Paredes de Vidros Etéreas


Acordamos cedo para conhecer o Instituto Inhotim, que fica a 60 km de Beagá.
No caminho um trânsito pesado, passado por Betim, Contagem sempre seguindo no sentido SP. Quando eu já estava a ponto de desistir, achando-me perdido, vi um painel indicando que eu estava na rota correta. Agora seriam mais 20 km até Brumadinho, cidade na qual o maior centro de arte ao ar livre da América Latina situa-se. Recomendo demais.
Além de ser um jardim botânico da mata atlântica, belíssimo. Aliás, com árvores de tirar o fôlego.
Visitando uma de suas 14 instalações, que perfazem mais de 150 obras de arte, conheci a sala do espelho vazio.
Muito passam por ela apressados, não conseguem ver.
Ela situa-se na saída, de um das 14 estruturas de exposição.
Parei e a contemplei. Não sem antes pagar o mico, ao som de risos discretos das guias. Tateei a parede com cuidado, achando que era um vidro, ou até um espelho que dividia a parede.
Não era. Era o vazio. Minha mão penetrou naquele mundo, tomei coragem e entrei também.
O artista construiu a sala com variações de cores nas paredes, e um jogo de iluminação. Assim, ao adentrar no recinto, tem-se a falsa impressão de que o além é um espelho, ou um vidro translúcido, daqueles que danamos a cabeça nele ao passar desavisados, tipo vidros de varandas.
Fiquei processando aquela vivência tão forte até hoje, e, como ela tirou meu sono, tenho que escrever sobre.
Quanto do que você acha que ver é verdade? Quanto é ilusão? Quanto é distorção? Real ou imaginária...

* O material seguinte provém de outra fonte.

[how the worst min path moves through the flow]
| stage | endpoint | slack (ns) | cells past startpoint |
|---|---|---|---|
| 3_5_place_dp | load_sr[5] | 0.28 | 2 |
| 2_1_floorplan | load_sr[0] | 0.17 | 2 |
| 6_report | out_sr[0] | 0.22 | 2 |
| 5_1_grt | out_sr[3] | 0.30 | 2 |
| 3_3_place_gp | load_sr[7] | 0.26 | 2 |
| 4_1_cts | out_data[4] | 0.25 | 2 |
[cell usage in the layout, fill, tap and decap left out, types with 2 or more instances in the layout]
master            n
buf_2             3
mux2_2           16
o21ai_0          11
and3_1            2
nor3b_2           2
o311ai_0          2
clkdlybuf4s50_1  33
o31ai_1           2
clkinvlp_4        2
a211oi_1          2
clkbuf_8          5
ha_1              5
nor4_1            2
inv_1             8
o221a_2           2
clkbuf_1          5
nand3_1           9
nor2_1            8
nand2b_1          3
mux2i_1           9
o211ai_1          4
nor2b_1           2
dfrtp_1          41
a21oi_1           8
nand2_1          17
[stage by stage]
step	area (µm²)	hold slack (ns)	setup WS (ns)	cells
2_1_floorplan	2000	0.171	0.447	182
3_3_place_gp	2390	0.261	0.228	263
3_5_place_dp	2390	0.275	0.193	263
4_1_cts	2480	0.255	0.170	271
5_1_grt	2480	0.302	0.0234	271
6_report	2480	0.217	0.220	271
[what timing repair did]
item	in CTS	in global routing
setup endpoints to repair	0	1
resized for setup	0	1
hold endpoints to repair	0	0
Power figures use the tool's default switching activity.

Quantas prisões de vidros estão ali à sua frente, sendo fruto de sua percepção, não existindo de fato.
Contudo, só desfazendo-se quando você perde o medo e com uma súbita coragem a toca, com o toque da realidade, adentrando nela de corpo e alma.
Aí, como que numa mágica o novo se faz, e o que antes era distância, isolamento, torna-se ponte, encontro, caminhos.
Quanto do que incomoda você, incomoda por não se permitir a vê-lo com um outro olhar?
Ao só ver dentro de sua própria prumada de observação, de seu fechado e irrepreensível visão do mundo, do outro e de si mesmo.
A arte da convivência, passa pela a arte da "empatiência", que seria uma fusão de empatia com paciência.
Basta que o outro seja diferente aos nossos padrões que já o isolamos num porão de nossas emoções.
Quanto do que você acha que ver é verdade? Quanto é ilusão? Quanto é distorção? Real ou imaginária...
Quantas divisórias são de vidro falso, produzidas por jogos de luzes e cores, que te afastam de ti mesmo, do outro e da realidade?
Aprendi com Inhontim, naquele quarto da divisória de vidro vazia, exposição, de que se coloca o pensamento cria-se forma.
Qual a natureza da minha luz? Qual as cores com as quais olho a vida?
Que tipo de distorções emocionais, comportamentais, podem está provocando?
Será que não estou amedrontado demais, pequeno demais, rastejante demais, para uma realidade, muito dela, construída em meu ser, falsa e estranha, fruto do cansaço, medo e aflição.
Tal qual aquela minha reação de receio ao dirigir-me quarto adentro, com medo de levar uma cabeçada no vidro, que não estava ali.
Cuidado com as formas que seu pensamento enclausura em si mesmo.
Formas que aprisionam, ou libertam.
Que aproximam, ou afastam.
Que unem, ou dividem.
Que criam pontes, ou abismos.
Onde botamos as luzes, as cores de nosso viver, aquilo crescerá.
Bote luz e cor no bom, belo e virtuoso que a vida abrirá caminhos, caminhos mais sábios e serenos.
Até da aceitação, ou melhor convivência flexível, com aquilo que lhe estranha, ou não pode mudar por decreto.

P.S Inhotim é surpreendente. Já estive lá uma dezena de vezes e sempre descubro novos ângulos e novos olhares. Esta instalação (sala do espelho vazio), do artista Marcius Galan, que simula vidro inexistente e cria ilusão de ótica ao usar elementos básicos como cor e luz, é impactante. A mim, possibilitou-me reflexão sobre a relatividade da verdade.   Nota da Maizé. Amiga de BH.